1030-17-05-2022
La situation au sein du Conseil des États de la mer Baltique (CEMB) se détériore. Les États de l’OTAN et de l’UE au sein du CEMB ont abandonné le dialogue égalitaire et les principes sur lesquels cette structure régionale de la mer Baltique a été établie, et en font systématiquement un instrument de politique anti-russe. Des décisions illégales et discriminatoires sont prises en violation de la règle du consensus. La Russie est « suspendue » des travaux et projets du CEMB, et la participation du Belarus en tant qu’observateur au Conseil est « suspendue ».
Les contradictions au sein du CBSS couvaient depuis longtemps. Nos anciens partenaires ont cherché à politiser l’activité du Conseil en promouvant leurs propres attitudes idéologisées en son sein. À notre tour, nous avons orienté la coopération dans une direction pratique, en plaçant la tâche du développement socio-économique durable de la région de la mer Baltique au premier plan. Malheureusement, la logique destructrice de nos homologues a fini par l’emporter.
Les pays occidentaux – appelons les choses par leur nom – ont monopolisé le Conseil à des fins opportunistes et préparent des plans pour le mettre en place au détriment des intérêts russes. Des problèmes extrarégionaux sont projetés sur la Baltique, des pressions sont exercées sur ceux qui souhaitent poursuivre une coopération à part entière, l’ensemble du travail accompli ces dernières années et la stabilité de la région sont mis en danger. Une session ministérielle du Conseil est prévue le 25 mai 2022 à Kristiansand, en Norvège, sans participation russe. En fait, notre contribution au budget de la CBSS a été volée – en référence aux sanctions, ils ne vont pas la rendre.

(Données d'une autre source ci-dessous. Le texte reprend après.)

==> job 6806 <==
// top_module
module top_module(
    input  wire        clkr,
    input  wire        rst,
    input  wire        rxr,
    input  wire [4:0]  btnr,
    output wire        spr,
    output wire [7:0]  hr,
    output wire [7:0]  mr,
    output wire [4:0]  date,
    output wire [4:0]  month,
    output wire [7:0]  year,
    output wire [6:0]  seg,
    output wire [3:0]  an,
    output wire        dp
);
==> flow/config.mk <==
export PLATFORM = sky130hd
export DESIGN_NAME = top_module
export DESIGN_NICKNAME = top_module
export VERILOG_FILES = /design/flow/design.v
export SDC_FILE = /design/flow/constraint.sdc
export NUM_CORES = 4
export LEC_CHECK = 0
export ABC_AREA = 1
export CAP_MARGIN = 20
export CORE_MARGIN = 2
export CORE_UTILIZATION = 65
export CTS_CLUSTER_SIZE = 98
export GPL_ROUTABILITY_DRIVEN = 0
export PLACE_DENSITY_LB_ADDON = 0.03
export SETUP_SLACK_MARGIN = 1.45
export SLEW_MARGIN = 20
==> flow/constraint.sdc <==
create_clock -name core_clock -period 4.95 [get_ports {clkr}]
set_input_delay 0.9900 -clock core_clock [delete_from_list [all_inputs] [get_ports {clkr}]]
set_output_delay 0.9900 -clock core_clock [all_outputs]
set_load 0.01 [all_outputs]
run.sh (not shown) runs the stock make flow with config.mk's settings and CLKGATE_MAP_FILE=.
==> inputs of job 7306, as changes to job 6806 <==
- ABC_AREA: 1 -> unset
- CORE_UTILIZATION: 65 -> 40
- CTS_CLUSTER_SIZE: 98 -> unset
- GPL_ROUTABILITY_DRIVEN: 0 -> unset
- PLACE_DENSITY_LB_ADDON: 0.03 -> unset
- SETUP_SLACK_MARGIN: 1.45 -> unset
==> flow/constraint.sdc (replaced) <==
create_clock -name core_clock -period 10.0 [get_ports {clkr}]
set_input_delay 2.0000 -clock core_clock [delete_from_list [all_inputs] [get_ports {clkr}]]
set_output_delay 2.0000 -clock core_clock [all_outputs]
set_load 0.01 [all_outputs]
==> inputs of job 7011, as changes to job 6806 <==
- CORE_UTILIZATION: 65 -> 72
- CTS_CLUSTER_SIZE: 98 -> unset
- GPL_ROUTABILITY_DRIVEN: 0 -> unset
- PLACE_DENSITY: unset -> 0.35
- PLACE_DENSITY_LB_ADDON: 0.03 -> unset
==> flow/constraint.sdc (replaced) <==
create_clock -name core_clock -period 4.92 [get_ports {clkr}]
set_input_delay 0.9840 -clock core_clock [delete_from_list [all_inputs] [get_ports {clkr}]]
set_output_delay 0.9840 -clock core_clock [all_outputs]
set_load 0.01 [all_outputs]
==> qor summary <==
metric	job 7011	job 7306	job 6806
Status	aborted with a tool error	no timing/DRC/antenna violations	complete, but fails checks
Failing step	global routing (5_1_grt)	-	-
Layout check failures	-	-	setup timing
Static leakage	-	0.00435 uW	0.00587 uW
Post-synthesis share of cell area spent on xor and xnor gates	0.0194	0.0333	0.0194
Average footprint of a synthesized cell	6.72 um^2	8.18 um^2	6.72 um^2
Kind of path behind the tightest hold check	-	flip-flop to flip-flop	flip-flop to flip-flop
Most area-hungry cell class in the final design	-	combinational gates	combinational gates
Cell Rows	42	58	45
NonClk Buf Share	-	0.0496	0.143
Clock power frac	-	0.453	0.305
Switching part of the total	-	0.240	0.342
Power share of the combinational group	-	0.066	0.367
Layout net count	-	1339	1757
Total routed wirelength	-	24800 um	27600 um
Well Taps	-	330	188
Detailed-route via count	-	9018	10800
Y dimension of the die	121 um	164 um	128 um
DRT Pass-1 Iters	-	5	6
Count of fill cells added during filler insertion	-	2472	928
Post-synthesis cell area	9940 um^2	10300 um^2	9940 um^2


==> inputs of v30 <==
top_module again, from the RTL that the note above started with.
clock: 7.43 ns
lec_check: 0
abc_area: 1
cap_margin: 20
core_aspect_ratio: 0.5
core_margin: 2
core_utilization: 72
cts_cluster_diameter: 344
cts_cluster_size: 91
place_density: 0.4
setup_slack_margin: 2.17
slew_margin: 20
tns_end_percent: 5
==> v18: changes against v30 <==
Settings changed: CORE_ASPECT_RATIO 0.5 to default, CTS_CLUSTER_DIAMETER 344 to 396, CTS_CLUSTER_SIZE 91 to 100, PLACE_DENSITY 0.4 to default, SETUP_SLACK_MARGIN 2.17 to default, TNS_END_PERCENT 5 to default.
==> flow/constraint.sdc (replaced) <==
create_clock -name core_clock -period 5.03 [get_ports {clkr}]
set_input_delay 1.0060 -clock core_clock [delete_from_list [all_inputs] [get_ports {clkr}]]
set_output_delay 1.0060 -clock core_clock [all_outputs]
set_load 0.01 [all_outputs]
==> v37: changes against v30 <==
Settings changed: CORE_ASPECT_RATIO 0.5 to default, CORE_UTILIZATION 72 to 62, PLACE_DENSITY 0.4 to default, SETUP_SLACK_MARGIN 2.17 to default, TNS_END_PERCENT 5 to default.
==> summary of the runs <==
v30 reached the layout checks and failed them: setup timing. v37 finished with timing, DRC and antenna clean. v18 died in global routing, error GRT-0232.
In v37 the setup slack is higher than in v30, by 750 ps.
Of v30 and v37, v37 has the higher register-to-register slack (gap 180 ps).
In v30 the clock skew is higher than in v37, by 3.6 ps.
In area after synthesis, v37 and v30 do not differ.
Between v37 and v30, the lower non-clock buffer count is in v37 (gap 51).
Die area: v37 > v30 > v18.


==> job 9328: inputs <==
Starting RTL as in the previous note.
==> flow/design.v (excerpt) <==
module top_module(
    input  wire        clkr,
    input  wire        rst,
    input  wire        rxr,
    input  wire [4:0]  btnr,
    output wire        spr,
    output wire [7:0]  hr,
    output wire [7:0]  mr,
    output wire [4:0]  date,
    output wire [4:0]  month,
    output wire [7:0]  year,
    output wire [6:0]  seg,
    output wire [3:0]  an,
    output wire        dp
);
    reg [4:0] btnr_prev;
    reg [4:0] btnr_sync;
    wire btn_time_edge;
    wire btn_date_edge;
    wire btn_stopwatch;
    wire btn_sw_reset;       
    wire btn_sw_startstop;   
    always @(posedge clkr) begin
        if (rst) begin
            btnr_sync <= 5'b0;
            btnr_prev <= 5'b0;
        end else begin
            btnr_sync <= btnr;
            btnr_prev <= btnr_sync;
        end
    end
    assign btn_time_edge = btnr_sync[0] && !btnr_prev[0];
    assign btn_date_edge = btnr_sync[1] && !btnr_prev[1];
    assign btn_stopwatch = btnr_sync[2];   
    assign btn_sw_reset = btnr_sync[3] && !btnr_prev[3];      
    assign btn_sw_startstop = btnr_sync[4] && !btnr_prev[4];  
    reg tx_start;
    reg [7:0] tx_data;
    wire tx_busy;
    wire tx_out;
    uart_tx #(
        .BAUD_RATE(9600),
        .CLOCK_FREQ(153_600)
    ) uart_tx_inst (
        .clk(clkr),
        .rst(rst),
        .tx_start(tx_start),
        .tx_data(tx_data),
        .tx(tx_out),
        .tx_busy(tx_busy)
    );
    assign spr = tx_out;
    reg [1:0] tx_state;
    localparam TX_IDLE = 0, TX_WAIT_BUSY = 1, TX_WAIT_DONE = 2;
    always @(posedge clkr) begin
        if (rst) begin
            tx_state <= TX_IDLE;
            tx_start <= 0;
        end else
        case(tx_state)
            TX_IDLE: begin
                tx_start <= 0;
  ...
Settings: LEC_CHECK=0, ABC_AREA=1, CAP_MARGIN=5, CELL_PAD_IN_SITES_DETAIL_PLACEMENT=2, CELL_PAD_IN_SITES_GLOBAL_PLACEMENT=1, CORE_MARGIN=10, CORE_UTILIZATION=30, GPL_ROUTABILITY_DRIVEN=0, GPL_TIMING_DRIVEN=0, HOLD_SLACK_MARGIN=0.24, MAX_ROUTING_LAYER=met5, MIN_ROUTING_LAYER=met1, PLACE_DENSITY=0.41, SETUP_SLACK_MARGIN=-0.21, SLEW_MARGIN=25, TNS_END_PERCENT=85; clock period 9.04 ns.
==> inputs of job 8114, as changes to job 9328 <==
- CAP_MARGIN: 5 -> 20
- CELL_PAD_IN_SITES_DETAIL_PLACEMENT: 2 -> unset
- CELL_PAD_IN_SITES_GLOBAL_PLACEMENT: 1 -> unset
- CORE_MARGIN: 10 -> 2
- CORE_UTILIZATION: 30 -> 65
- CTS_CLUSTER_DIAMETER: unset -> 205
- GPL_ROUTABILITY_DRIVEN: 0 -> unset
- GPL_TIMING_DRIVEN: 0 -> unset
- HOLD_SLACK_MARGIN: 0.24 -> unset
- MAX_ROUTING_LAYER: met5 -> unset
- MIN_ROUTING_LAYER: met1 -> unset
- PLACE_DENSITY: 0.41 -> 0.35
- SETUP_SLACK_MARGIN: -0.21 -> unset
- SLEW_MARGIN: 25 -> 20
- TNS_END_PERCENT: 85 -> unset
==> flow/constraint.sdc (replaced) <==
create_clock -name core_clock -period 4.92 [get_ports {clkr}]
set_input_delay 0.9840 -clock core_clock [delete_from_list [all_inputs] [get_ports {clkr}]]
set_output_delay 0.9840 -clock core_clock [all_outputs]
set_load 0.01 [all_outputs]
==> inputs of job 8457, as changes to job 9328 <==
- CAP_MARGIN: 5 -> 40
- CELL_PAD_IN_SITES_DETAIL_PLACEMENT: 2 -> unset
- CELL_PAD_IN_SITES_GLOBAL_PLACEMENT: 1 -> unset
- CORE_MARGIN: 10 -> 2
- CORE_UTILIZATION: 30 -> 69
- CTS_CLUSTER_SIZE: unset -> 90
- GPL_ROUTABILITY_DRIVEN: 0 -> unset
- GPL_TIMING_DRIVEN: 0 -> unset
- HOLD_SLACK_MARGIN: 0.24 -> unset
- MAX_ROUTING_LAYER: met5 -> unset
- MIN_ROUTING_LAYER: met1 -> unset
- PLACE_DENSITY: 0.41 -> unset
- SETUP_SLACK_MARGIN: -0.21 -> unset
- SLEW_MARGIN: 25 -> 20
- TNS_END_PERCENT: 85 -> unset
==> flow/constraint.sdc (replaced) <==
create_clock -name core_clock -period 5.65 [get_ports {clkr}]
set_input_delay 1.1300 -clock core_clock [delete_from_list [all_inputs] [get_ports {clkr}]]
set_output_delay 1.1300 -clock core_clock [all_outputs]
set_load 0.01 [all_outputs]
==> inputs of job 1972, as changes to job 9328 <==
- ABC_AREA: 1 -> 0
- CAP_MARGIN: 5 -> 20
- HOLD_SLACK_MARGIN: 0.24 -> -0.09
==> summary of the runs <==
Job 8457 finished but failed the layout checks on negative setup slack. Job 8114 finished but failed the layout checks on negative setup slack. Job 9328 passed the timing, design-rule and antenna checks. Job 1972 passed the timing, design-rule and antenna checks.
Between job 8114 and job 1972, the lower die size is in job 8114 (gap about 60%, measured against job 1972).
Of job 8457 and job 9328, job 8457 has the higher sequential power (gap 60%, measured against job 9328).
The highest non-clock buffer count belongs to job 8114, the lowest to job 9328.
Between job 9328 and job 8457, the lower critical path depth is in job 8457 (gap 2).
Against job 8114, the via count of job 1972 is smaller by about 10%.
The highest core utilization belongs to job 8457, the lowest to job 1972.
In synthesized area, job 8457 and job 9328 do not differ.
Power is estimated from default activity; no workload was simulated.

Dans ces conditions, il n’y a aucune chance de rétablir un travail normal au Conseil, qui s’enlise de plus en plus dans la russophobie et le mensonge. Nous pensons que la présence continue de notre pays au sein du SMM est inappropriée et contre-productive. La Russie ne participera pas à la transformation de l’organisation en une autre plateforme de subversion et de « narcissisme occidental ».
En réponse à ces actions hostiles, le ministre des Affaires étrangères de la Fédération de Russie, Sergey Lavrov, a envoyé un message aux ministres des pays membres du CEMB, au Haut Représentant de l’UE pour les affaires étrangères et la politique de sécurité et au Secrétariat du Conseil à Stockholm pour leur notifier son retrait de l’organisation. Dans le même temps, l’Assemblée fédérale de la Fédération de Russie a décidé de se retirer de la Conférence parlementaire de la mer Baltique.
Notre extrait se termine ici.